The primary structure of this research leverages the capability of neural operators to form mappings between function spaces, thus encoding the time evolution intrinsic to Schrödinger operators. Neural operators, in contrast to traditional neural networks, target more complex interactions by approximating non-linear operators that involve infinite-dimensional inputs. The particular architecture examined in this paper is based on Fourier neural operators (FNOs), chosen for their integration with fast Fourier transforms to empirically test their applicability in solving quantum mechanical equations.

Key insights from the paper arise from the numerical experiments demonstrating the efficacy of the proposed neural operator framework. Training is conducted on synthetic datasets generated by varying Gaussian noise added to potentials and initial states, divorced from any specific physics-based setups, thus emphasizing the model's capacity to generalize. Numerical experiments are extended beyond the training regime by using wave packet and double-slit tests as benchmarks for out-of-distribution performance, showing that the trained neural operator adequately models complex interference patterns with acceptable errors.

Among the noteworthy claims, one numerical result highlights the neural operators' ability to maintain high calculation fidelity across significant time evolutions. For example, in the wave packet scattering model, even though prediction errors naturally compound when time steps are iterated, the final results demonstrate adequate accuracy in representing wave function evolution, with unitarity maintained. This result suggests a promising extrapolation of neural operators to model long-term dynamics traditionally handled by computationally intensive methods.

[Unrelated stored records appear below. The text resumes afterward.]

$ cat config.mk
export PLATFORM = sky130hd
export DESIGN_NAME = alu_serial_tx
export DESIGN_NICKNAME = d
export VERILOG_FILES = /design/src/rtl/alu_serial_tx.sv
export SDC_FILE = /design/constraint.sdc
export NUM_CORES = 1
export LEC_CHECK = 0
export BUFFER_PORTS_ARGS = -buffer_cell sky130_fd_sc_hd__buf_4
export CORE_MARGIN = 2
export CORE_UTILIZATION = 56
export DETAILED_ROUTE_END_ITERATION = 6
export PLACE_DENSITY = 0.77
export SETUP_SLACK_MARGIN = 0.2
export SYNTH_ARGS = -nofsm -noshare
export SYNTH_HDL_FRONTEND = slang
export SYNTH_SLANG_ARGS = --single-unit
$ cat constraint.sdc
create_clock -name clk -period 1.9 [get_ports clk]
set_input_delay 0.285 -clock clk [delete_from_list [all_inputs] [get_ports clk]]
set_output_delay 0.285 -clock clk [all_outputs]
set_load 0.01 [all_outputs]
File: src/rtl/jtframe_edge_irq.sv
// W-channel edge-capture bank with pending/overflow flags and a lowest-index interrupt request.
module jtframe_edge_irq
    import jtframe_edge_pkg::*;
#(
    parameter int unsigned     W    = 8,
    parameter logic [2*W-1:0]  MODE = '0,
    parameter int unsigned     SYNC = 1,
    parameter int unsigned     FILT = 0
)(
    input  logic            clk,
    input  logic            rst,
    input  logic            cen,
    input  logic [W-1:0]    din,
    input  logic [W-1:0]    sigedge,
    input  logic [W-1:0]    set,
    input  logic [W-1:0]    clr,
    input  logic [W-1:0]    ack,
    output logic [W-1:0]    q,
    output logic [W-1:0]    qn,
    output logic [W-1:0]    pend,
    output logic [W-1:0]    ovf,
    output logic            irq,
    output logic [ID_W-1:0] irq_id
);

    logic [W-1:0] ev;
    logic [W-1:0] q_nxt;
    logic [W-1:0] pend_nxt;
    logic [W-1:0] ovf_nxt;

    generate
        for (genvar gi = 0; gi < int'(W); gi++) begin : g_ch
            jtframe_edge_det #(
                .MODE (MODE[2*gi +: 2]),
                .SYNC (SYNC),
                .FILT (FILT)
            ) u_det (
                .clk     (clk),
                .rst     (rst),
                .sigedge (sigedge[gi]),
                .ev      (ev[gi])
            );
        end
    endgenerate

    // clr beats set beats capture; an event still marks pending even when its capture is overridden.
    always_comb begin
        q_nxt    = q;
        pend_nxt = pend;
        ovf_nxt  = ovf;
        for (int i = 0; i < int'(W); i++) begin
            if (cen && clr[i])      q_nxt[i] = 1'b0;
            else if (cen && set[i]) q_nxt[i] = 1'b1;
            else if (ev[i])         q_nxt[i] = din[i];

            if (ev[i]) begin
                pend_nxt[i] = 1'b1;
                if (ack[i])       ovf_nxt[i] = 1'b0;
                else if (pend[i]) ovf_nxt[i] = 1'b1;
            end else if (ack[i]) begin
                pend_nxt[i] = 1'b0;
                ovf_nxt[i]  = 1'b0;
            end
        end
    end

    always_ff @(posedge clk) begin
        if (rst) begin
            q      <= '0;
            qn     <= '1;
            pend   <= '0;
            ovf    <= '0;
            irq    <= 1'b0;
            irq_id <= '0;
        end else begin
            q      <= q_nxt;
            qn     <= ~q_nxt;
            pend   <= pend_nxt;
            ovf    <= ovf_nxt;
            irq    <= |pend;
            irq_id <= lowest_set(MAX_CH'(pend));
        end
    end

endmodule
## config.mk

```make
export PLATFORM = sky130hd
export DESIGN_NAME = game_ctrl
export DESIGN_NICKNAME = d
export VERILOG_FILES = /design/src/rtl/game_ctrl.sv
export SDC_FILE = /design/constraint.sdc
export NUM_CORES = 1
export LEC_CHECK = 0
export CAP_MARGIN = 30
export CORE_ASPECT_RATIO = 0.8
export CORE_MARGIN = 2
export CORE_UTILIZATION = 48
export CTS_CLUSTER_SIZE = 24
export DETAILED_ROUTE_END_ITERATION = 10
export GPL_TIMING_DRIVEN = 0
export PLACE_DENSITY = 0.82
export SLEW_MARGIN = 20
export SYNTH_ARGS = -nofsm -noshare
export SYNTH_HDL_FRONTEND = slang
export SYNTH_SLANG_ARGS = --single-unit
```

## constraint.sdc

```tcl
create_clock -name clk -period 2.3 [get_ports clk]
set_clock_uncertainty 0.2 [all_clocks]
set_input_delay 0.575 -clock clk [delete_from_list [all_inputs] [get_ports clk]]
set_output_delay 0.575 -clock clk [all_outputs]
set_load 0.01 [all_outputs]
```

The implications of deploying neural operators in quantum mechanics extend beyond mere computational advantages. Theoretically, neural operators offer a paradigm shift in representing Hamiltonians and S-matrix calculations, potentially addressing the burgeoning complexity challenges faced in asymmetric, high-energy particle dynamics simulations. Practically, the computational efficiency surfaced, particularly in scaling to higher lattice resolutions without prohibitive memory constraints, indicates a path toward real-time, large-scale quantum dynamics modeling applications.

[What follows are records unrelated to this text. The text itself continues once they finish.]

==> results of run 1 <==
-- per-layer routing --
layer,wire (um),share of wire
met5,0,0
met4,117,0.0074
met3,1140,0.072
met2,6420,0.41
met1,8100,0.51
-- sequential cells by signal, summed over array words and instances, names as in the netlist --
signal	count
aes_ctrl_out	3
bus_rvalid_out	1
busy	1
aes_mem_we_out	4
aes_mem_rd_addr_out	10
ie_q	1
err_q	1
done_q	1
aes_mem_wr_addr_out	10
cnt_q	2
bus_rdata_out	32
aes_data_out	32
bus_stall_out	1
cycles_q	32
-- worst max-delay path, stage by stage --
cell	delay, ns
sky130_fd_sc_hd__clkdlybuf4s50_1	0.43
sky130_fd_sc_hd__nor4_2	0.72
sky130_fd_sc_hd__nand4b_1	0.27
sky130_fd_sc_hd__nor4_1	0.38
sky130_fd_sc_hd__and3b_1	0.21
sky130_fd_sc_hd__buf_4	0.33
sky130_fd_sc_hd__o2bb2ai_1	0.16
**config.mk**
```make
export PLATFORM = sky130hd
export DESIGN_NAME = regfile_mp
export DESIGN_NICKNAME = d
export VERILOG_FILES = /design/src/rtl/regfile_mp.sv
export SDC_FILE = /design/constraint.sdc
export NUM_CORES = 1
export LEC_CHECK = 0
export ABC_CLOCK_PERIOD_IN_PS = 4100
export CAP_MARGIN = 10
export CORE_UTILIZATION = 40
export DETAILED_ROUTE_END_ITERATION = 16
export PLACE_DENSITY = 0.66
export SETUP_SLACK_MARGIN = 0.5
export SYNTH_ARGS = -nofsm -noshare
export SYNTH_HDL_FRONTEND = slang
export SYNTH_SLANG_ARGS = --single-unit
export TNS_END_PERCENT = 5
```
**constraint.sdc**
```tcl
create_clock -name clk -period 4.1 [get_ports clk]
set_clock_uncertainty 0.15 [all_clocks]
set_input_delay 1.23 -clock clk [delete_from_list [all_inputs] [get_ports clk]]
set_output_delay 1.23 -clock clk [all_outputs]
set_load 0.1 [all_outputs]
```
**src/rtl/regfile_mp.sv**
```systemverilog
// regfile_mp: multi-port register file with one synchronous write port, two asynchronous read ports and a busy scoreboard.
// Optional same-cycle write forwarding on the read ports is enabled by defining REGFILE_BYPASS_EN.
module regfile_mp #(
   parameter int WIDTH = 16,
   parameter int DEPTH = 8,
   localparam int AW   = $clog2(DEPTH)
) (
   input  logic             clk,
   input  logic             reset,
   input  logic [WIDTH-1:0] data_in,
   input  logic [AW-1:0]    writenum,
   input  logic             write,
   input  logic [AW-1:0]    readnum_a,
   input  logic [AW-1:0]    readnum_b,
   output logic [WIDTH-1:0] data_out_a,
   output logic [WIDTH-1:0] data_out_b,
   output logic             busy_a,
   output logic             busy_b,
   input  logic             reserve,
   input  logic [AW-1:0]    reservenum,
   output logic             reserve_ok,
   output logic [DEPTH-1:0] busy_vec
);

   if (DEPTH < 2 || (DEPTH & (DEPTH - 1)) != 0) begin : g_depth_check
      $error("regfile_mp: DEPTH must be a power of two and at least 2");
   end

   logic [WIDTH-1:0] regs [DEPTH];
   logic [DEPTH-1:0] busy;
   logic [DEPTH-1:0] busy_next;

   // A write landing on the register being reserved frees it in the same cycle.
   always_comb begin
      reserve_ok = reserve & (~busy[reservenum] | (write & (writenum == reservenum)));
   end

   // Write clears first, accepted reserve sets last, so a same-register reserve wins.
   always_comb begin
      busy_next = busy;
      if (write) begin
         busy_next[writenum] = 1'b0;
      end
      if (reserve_ok) begin
         busy_next[reservenum] = 1'b1;
      end
   end

   always_ff @(posedge clk) begin
      if (reset) begin
         for (int unsigned i = 0; i < DEPTH; i++) begin
            regs[i] <= '0;
         end
         busy <= '0;
      end else begin
         if (write) begin
            regs[writenum] <= data_in;
         end
         busy <= busy_next;
      end
   end

`ifdef REGFILE_BYPASS_EN
   logic fwd_a;
   logic fwd_b;

   always_comb begin
      fwd_a      = write & ~reset & (writenum == readnum_a);
      fwd_b      = write & ~reset & (writenum == readnum_b);
      data_out_a = fwd_a ? data_in : regs[readnum_a];
      data_out_b = fwd_b ? data_in : regs[readnum_b];
      busy_a     = ~fwd_a & busy[readnum_a];
      busy_b     = ~fwd_b & busy[readnum_b];
   end
`else
   always_comb begin
      data_out_a = regs[readnum_a];
      data_out_b = regs[readnum_b];
      busy_a     = busy[readnum_a];
      busy_b     = busy[readnum_b];
   end
`endif

   assign busy_vec = busy;

endmodule

```
==> Flow_metrics.wiki, run 1 <==
{| class="wikitable"
! Metric !! Value
|-
| Final setup margin || 178 ps
|-
| Synth Area in Compound Gates || 2.51%
|-
| Critical Path End Type || output pin
|-
| Total of buffers placed on input and output ports || 74
|-
| Mapped cell area || 7710 sq um
|-
| Fill count || 1523
|-
| Top flip-flop cell by instance count after synthesis || sky130_fd_sc_hd__edfxtp_1
|-
| Nets || 621
|-
| Crit start category || primary input
|-
| Total global routing track utilization || 22.4%
|-
| Via count normalized by instance count || 5.69
|-
| Min-Delay Endpoint || busy_vec[3]
|-
| Post-synthesis share of cell area spent on and, or, nand and nor gates || 14.3%
|-
| Mean area per synthesized cell || 16.1 sq um
|-
| Top post-synthesis cells by area || sky130_fd_sc_hd__edfxtp_1, sky130_fd_sc_hd__mux4_1, sky130_fd_sc_hd__and2_1
|-
| Synth Net Count || 512
|-
| Synthesized netlist cell count || 480
|-
| Power density over the cells || 407 nW/um^2
|-
| Depth of the most critical reg-to-reg path || 5
|-
| Final-report max-slew violation count || 0
|-
| Warnings from Yosys || 0
|-
| Clock latency reported for the late side of the worst-skew pair || 430 ps
|-
| Multiplexer share of the synthesized area || 27.7%
|-
| Number of antenna diodes || 0
|-
| Detailed placer's ending HPWL || 12600 um
|-
| Hold Path Class || reg -> reg
|-
| Number of different library cells in the post-synthesis netlist || 46
|-
| Ys async rst share || 0%
|-
| Xor/xnor share of the synthesized area || 0.341%
|-
| EDFF count, synth || 128
|-
| Die Y || 141 um
|-
| Required time of the worst setup path || 2720 ps
|-
| Post-placement cell area || 9380 sq um
|-
| Signal arrival time at the worst endpoint || 2540 ps
|-
| Clock period minus worst slack || 3920 ps
|-
| Startpoint of the worst hold path || busy_vec[3]
|-
| Bufs on Longest Clock Path || 2
|-
| Worst reg2reg path endpoint || busy_vec[3]
|-
| Count of max-cap constraint violations || 0
|-
| Top-area cell type share of the netlist area || 49.8%
|-
| Antenna violations before repair || 0
|-
| Placer's final routability congestion estimate || 0.837
|-
| Leakage power summed over all cells || 3.82 nW
|-
| Largest fanout on the critical path || 8
|-
| Cell count after placement || 820
|-
| Critical path type || in -> out
|-
| Worst relative slew slack || 40.1%
|-
| Final instance count without filler cells || 859
|-
| Number of endpoints with negative hold slack in the final report || 0
|-
| Fraction of layout cells with a size suffix above 1 || 38.1%
|-
| Top achievable clock speed || 255 MHz
|-
| Via count of the first global-routing pass || 5081
|-
| Share of synthesized cell area in full adder, half adder and majority cells || 0%
|-
| Ports placed on the boundary || 75
|-
| Maximum vdd ir drop || 0.000298 V
|-
| Number of cells on the worst hold path || 2
|-
| Final clock period utilization by the worst path || 95.7%
|-
| #FFs+latches synth || 136
|-
| Sequential-to-total area share from yosys stat || 51.9%
|-
| Clk sinks || 136
|-
| Maximum level of the CTS H-tree || 4
|-
| Count of nets left with antenna violations after detail routing || 0
|-
| R2R Setup Slk || 2500 ps
|-
| Worst setup slack before clock tree synthesis || -112 ps
|-
| Total number of vias || 4886
|-
| Initial DRT Pass Iterations || 5
|-
| Cell area after layout || 10100 sq um
|-
| Cts bufs inserted || 17
|-
| CTS clk-pin slew, worst paths || 60 ps
|-
| 1st-iter DRT viols || 443
|-
| Tot Pwr || 4.12 mW
|-
| Beginning of the worst register-to-register path || busy_vec[1]
|-
| Floorplan Core Area || 18800 sq um
|-
| CP Launch Point || readnum_b[0]
|-
| CTS Hold Buffers Added || 0
|-
| Synth area leader || sky130_fd_sc_hd__edfxtp_1
|-
| Die X-Extent || 141 um
|-
| Residual DRC count || 0
|-
| Overall die area || 19800 sq um
|-
| Worst Tran Pin Value || 897 ps
|-
| Initial core utilization || 41.0%
|-
| Setup TNS after final layout || 0 ps
|-
| Pin count of the biggest net entering global routing || 18
|-
| Run status || complete, no violations
|-
| WL per Instance || 24.5 um
|-
| Top cell types by occurrence after synthesis || sky130_fd_sc_hd__and2_1, sky130_fd_sc_hd__edfxtp_1, sky130_fd_sc_hd__mux4_1
|-
| Area growth syn-to-layout || 31.3%
|-
| Worst hold slack across all endpoints || 381 ps
|-
| Finish-stage setup viols || 0
|-
| WL final || 21000 um
|-
| Std-Cell Rows || 50
|-
| Final core utilization || 53.8%
|-
| Sum of overflow across all layers after global routing || 0
|-
| Largest family of logic cells by synthesized area || multiplexers
|-
| Buffer type at the clock tree root || sky130_fd_sc_hd__clkbuf_16
|-
| TritonCTS clock tree || built
|-
| Setup repair after global routing missed its margin || true
|-
| First-pass GRT wire length || 31500 um
|}
[flip-flops by register name (all words and copies together), names as in the netlist]
register  flops
busy_vec      8
regs        128
[cell families (layout without fill, tap and decap cells)]
| family | after synthesis | count (layout) |
|---|---|---|
| buffers and inverters | 44 | 163 |
| xor gates and xnor gates | 3 | 3 |
| and+or+nand+nor | 166 | 166 |
| DFF | 136 | 136 |
| AOI/OAI and AO/OA | 27 | 27 |
| muxes | 104 | 104 |
[power by group]
group | internal (mW) | switching (mW) | total, mW
registers | 1.61 | 0.0490 | 1.66
clock network | 0.811 | 0.533 | 1.34
logic | 0.471 | 0.646 | 1.12
total | 2.89 | 1.23 | 4.12
[cells in the final DEF (no fill, tap or decap), types with 3 or more instances in the layout]
master                            synthesis  routed
sky130_fd_sc_hd__a21oi_1                  5       4
sky130_fd_sc_hd__and2_1                 128     128
sky130_fd_sc_hd__buf_12                   0      46
sky130_fd_sc_hd__buf_16                   0       7
sky130_fd_sc_hd__buf_2                    5       3
sky130_fd_sc_hd__buf_4                    1      38
sky130_fd_sc_hd__buf_6                    9       3
sky130_fd_sc_hd__clkbuf_1                16       5
sky130_fd_sc_hd__clkbuf_16                0      17
sky130_fd_sc_hd__clkdlybuf4s50_1          0      21
sky130_fd_sc_hd__clkinv_1                 0       3
sky130_fd_sc_hd__clkinv_2                 0       3
sky130_fd_sc_hd__dfxtp_1                  8       8
sky130_fd_sc_hd__dlygate4sd2_1            0       3
sky130_fd_sc_hd__edfxtp_1               128     128
sky130_fd_sc_hd__inv_1                    9       9
sky130_fd_sc_hd__mux2_2                  34       8
sky130_fd_sc_hd__mux2_4                   0      26
sky130_fd_sc_hd__mux4_1                  55      17
sky130_fd_sc_hd__mux4_2                  13      51
sky130_fd_sc_hd__nand2_1                  5       5
sky130_fd_sc_hd__nand2b_1                 4       4
sky130_fd_sc_hd__nor2_1                   6       5
sky130_fd_sc_hd__nor2_4                   3       4
sky130_fd_sc_hd__nor3_1                   3       3
sky130_fd_sc_hd__nor3_4                   3       3
sky130_fd_sc_hd__o31ai_1                  6       5
[critical path, stage by stage]
cell                     delay (ps)
sky130_fd_sc_hd__buf_12         120
sky130_fd_sc_hd__buf_12         150
sky130_fd_sc_hd__mux4_1         550
sky130_fd_sc_hd__mux2_4         310
sky130_fd_sc_hd__buf_12         170
[layer usage]
| layer | part of all wire, % | track usage (%) |
|---|---|---|
| met4 | 1.8 | 7.72 |
| met2 | 52 | 38.8 |
| met1 | 40 | 28.4 |
| met3 | 6.1 | 3.77 |
| met5 | 0 | 0 |
[worst max-delay path by stage]
| stage | to | slack (ps) |
|---|---|---|
| 3_5_place_dp | reserve_ok | -110 |
| 2_1_floorplan | reserve_ok | 180 |
| 6_report | data_out_b[10] | 180 |
| 3_3_place_gp | data_out_b[3] | -130 |
| 5_1_grt | data_out_a[11] | 150 |
| 4_1_cts | data_out_a[2] | 180 |
[cell type report]
cell class	count	area (sq um)	area share, %
clock buffer	22	444	4.38
clock inverter	7	56.3	0.556
inverter	9	33.8	0.333
multi-input combinational	300	3500	34.6
sequential	136	4000	39.5
tap	260	325	3.21
timing repair buffer	125	1760	17.4
[repair_timing]
action,4_1_cts,5_1_grt
setup endpoints to repair,35,35
buffers inserted,1,1
gates cloned,8,0
pin swaps,3,1
resized for setup,99,8
Note: power is estimated with default switching activity, not from simulation.
==> inputs of run 2 (changes only) <==
ABC_CLOCK_PERIOD_IN_PS = 5000   (was 4100)
clock period = 5 ns   (was 4.1 ns; I/O delays follow)
==> run 2 against run 1 <==
Effect of this change:
- critical path depth stayed put
- utilization is 0.68 points lower
- final cell count is 2.8% lower
- largest cell class unchanged
- largest power group unchanged
==> Flow_metrics.wiki, run 2 (same netlist as run 1, synthesis figures left out) <==
{| class="wikitable"
! Metric !! Value
|-
| Slowest stage cell, crit path || sky130_fd_sc_hd__mux4_1
|-
| Cts bufs inserted || 17 (unchanged)
|-
| Detailed placer's ending HPWL || 11200 um (-11%)
|-
| Run status || complete, no violations
|-
| Buf/Inv on CP || 3 (unchanged)
|-
| Residual DRC count || 0 (unchanged)
|-
| Worst Tran Pin Value || 1040 ps (+140 ps)
|-
| Setup TNS after final layout || 0 ps (unchanged)
|-
| Number of endpoints with negative hold slack in the final report || 0 (unchanged)
|-
| Final-report max-slew violation count || 0 (unchanged)
|-
| Initial DRT Pass Iterations || 5 (unchanged)
|-
| Register with the most flip-flops || regs
|-
| Overall die area || 19800 sq um (unchanged)
|-
| Beginning of the worst register-to-register path || busy_vec[3]
|-
| Total number of vias || 4776 (-2.3%)
|-
| Power density over the cells || 346 nW/um^2 (-15%)
|-
| Endpoint of the worst setup timing path || data_out_b[1]
|-
| Final instance count without filler cells || 835 (-2.8%)
|-
| Number of antenna diodes || 0 (unchanged)
|-
| Pin count of the biggest net entering global routing || 18 (unchanged)
|-
| Maximum level of the CTS H-tree || 4 (unchanged)
|-
| R2R Setup Slk || 3460 ps (+960 ps)
|-
| Bufs on Longest Clock Path || 2 (unchanged)
|-
| Final clock period utilization by the worst path || 90.3%
|-
| WL per Instance || 24.6 um (+0.31%)
|-
| Worst reg2reg path endpoint || busy_vec[3]
|-
| Switching Share || 29.3% (-0.48 points)
|-
| Total of buffers placed on input and output ports || 74 (unchanged)
|-
| Die X-Extent || 141 um (unchanged)
|-
| Count of max-cap constraint violations || 0 (unchanged)
|-
| Top achievable clock speed || 221 MHz
|-
| Hold Path Class || reg -> reg
|-
| Cell count after placement || 793 (-3.3%)
|-
| Maximum vdd ir drop || 0.000263 V (-12%)
|-
| Floorplan Core Area || 18800 sq um (unchanged)
|-
| Std-Cell Rows || 50 (unchanged)
|-
| Critical path type || in -> out
|-
| TritonCTS clock tree || built
|-
| Signal arrival time at the worst endpoint || 2870 ps (+330 ps)
|-
| Initial core utilization || 41.0% (unchanged)
|-
| Total global routing track utilization || 21.6% (-0.81 points)
|-
| Setup repair after global routing missed its margin || true
|-
| Tot Pwr || 3.46 mW (-16%)
|-
| First-pass GRT wire length || 30200 um (-3.9%)
|-
| Die Y || 141 um (unchanged)
|-
| Sequential cell fraction of total power || 39.1% (-1.2 points)
|-
| CP Launch Point || readnum_b[0]
|-
| Antenna violations before repair || 0 (unchanged)
|-
| Finish-stage setup viols || 0 (unchanged)
|-
| Cell seen most often among critical-path stages || sky130_fd_sc_hd__buf_12
|-
| Placer's final routability congestion estimate || 0.818 (-2.3%)
|-
| Nets || 594 (-4.3%)
|-
| Flip-flop count of the largest register after layout || 128 (unchanged)
|-
| Total stage count of the critical path || 5 (unchanged)
|-
| Cell type group with the largest total delay on the critical path || multiplexers
|-
| Internal power || 2.45 mW (-15%)
|-
| Leakage power summed over all cells || 3.76 nW (-1.6%)
|-
| Depth of the most critical reg-to-reg path || 4 (-1)
|-
| Via count of the first global-routing pass || 5027 (-1.1%)
|-
| Via count normalized by instance count || 5.72 (+0.56%)
|-
| CP cell instances || buf_12 > clkbuf_16 > mux4_1 > mux2_4 > buf_12
|-
| Most used cells in the layout excluding fill and tap cells || sky130_fd_sc_hd__and2_1, sky130_fd_sc_hd__edfxtp_1, sky130_fd_sc_hd__mux4_1
|-
| Highest cell delay on the worst timing path || 550 ps (about the same)
|-
| Buffer type at the clock tree root || sky130_fd_sc_hd__clkbuf_16
|-
| Worst relative slew slack || 30.8% (-9.4 points)
|-
| Crit start category || primary input
|-
| Combinational cell fraction of total power || 25.2% (-1.9 points)
|-
| Count of nets left with antenna violations after detail routing || 0 (unchanged)
|-
| Ports placed on the boundary || 75 (unchanged)
|-
| 1st-iter DRT viols || 499 (+13%)
|-
| Required time of the worst setup path || 3350 ps (+630 ps)
|-
| Area growth syn-to-layout || 29.7%
|-
| Largest fanout on the critical path || 6 (-2)
|-
| Fraction of layout cells with a size suffix above 1 || 28.9% (-9.2 points)
|-
| Clock latency reported for the late side of the worst-skew pair || 420 ps (about the same)
|-
| Critical Path End Type || output pin
|-
| Clock period minus worst slack || 4520 ps
|-
| Final core utilization || 53.1% (-0.68 points)
|-
| Sum of overflow across all layers after global routing || 0 (unchanged)
|-
| Clk sinks || 136 (unchanged)
|-
| Proportion of power drawn by the clock network || 35.6% (+3.0 points)
|-
| Power spent charging and discharging nets || 1.02 mW (-17%)
|-
| CTS clk-pin slew, worst paths || 50 ps (about the same)
|-
| WL final || 20500 um (-2.5%)
|}
==> run 2: cell count changes in the layout (fill, tap and decap cells not counted), sizes merged, moves of 2 or more <==
cell | before | now
clkdlybuf4s15 | 1 | 3
bufinv | 1 | 3
clkbuf | 23 | 25
dlymetal6s2s | 0 | 2
clkdlybuf4s50 | 21 | 28
buf | 97 | 59
bufbuf | 2 | 0
==> run 2: power groups by stage <==
| stage | Sequential, mW | Clock, mW | Combinational (mW) |
|---|---|---|---|
| 2_1_floorplan | 1.38 | 0 | 0.523 |
| 3_3_place_gp | 1.37 | 0 | 0.828 |
| 3_5_place_dp | 1.38 | 0 | 0.836 |
| 4_1_cts | 1.35 | 1.23 | 0.869 |
| 5_1_grt | 1.36 | 1.29 | 0.900 |
| 6_report | 1.36 | 1.24 | 0.874 |
==> run 2: what timing repair did <==
item                       in CTS  in global routing
buffers inserted                0                  1
hold buffers                    0                  0
setup endpoints to repair      35                 30
pin swaps                       3                  1
cloned                          7                  2
gates resized for setup        33                 21
==> run 2: worst min path at each step <==
stage                           start     endpoint  cells past startpoint
after detailed placement  busy_vec[5]  busy_vec[5]                      2
after global routing      busy_vec[5]  busy_vec[5]                      2
after global placement    busy_vec[3]  busy_vec[3]                      2
after CTS                 busy_vec[5]  busy_vec[5]                      2
after floorplan           busy_vec[3]  busy_vec[3]                      2
final                     busy_vec[5]  busy_vec[5]                      2
==> run 2: final cells by class <==
class / instances / area [sq um]
flip-flops and latches: 136 / 4000
repair buffers: 98 / 1550
well taps: 260 / 325
clock inverters: 11 / 130
clock buffers: 21 / 440
multi-input cells: 300 / 3520
inverters: 9 / 33.8
fillers: 1516 / 8830
==> run 2: through the flow <==
stage / cell area (sq um) / worst slack (ps) / hold WS, ps
finish: 10000 / 485 / 411
global route: 10000 / 460 / 441
CTS: 9940 / 436 / 397
detailed placement: 9110 / 159 / 387
global placement: 9110 / 220 / 382
floorplan: 7740 / 512 / 754
==> run 2: worst reg2reg max path: stages, from the launching register on <==
cell,delay (ps)
sky130_fd_sc_hd__dfxtp_1,420
sky130_fd_sc_hd__mux2i_1,100
sky130_fd_sc_hd__o32a_1,340
sky130_fd_sc_hd__a21oi_1,280
sky130_fd_sc_hd__o31ai_1,130
==> run 2: metal layers <==
metal / GRT usage, % / vias to the layer above / wire length, um
met2: 36.0 / 216 / 10300
met3: 5.40 / 29 / 1460
met1: 27.0 / 2465 / 8310
met5: 0 / - / 0
met4: 8.52 / 0 / 381
li1: - / 2066 / -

In conclusion, the research pioneers a conceptual and practical demonstration of neural operators' utility to simulate quantum mechanical scattering processes efficiently. Future work may delve into tailored training datasets sourced from quantum mechanics to further hone out-of-distribution error strategies, ultimately paving the way for neural operators to augment traditional quantum computation methodologies in both academic research and applied engineering contexts.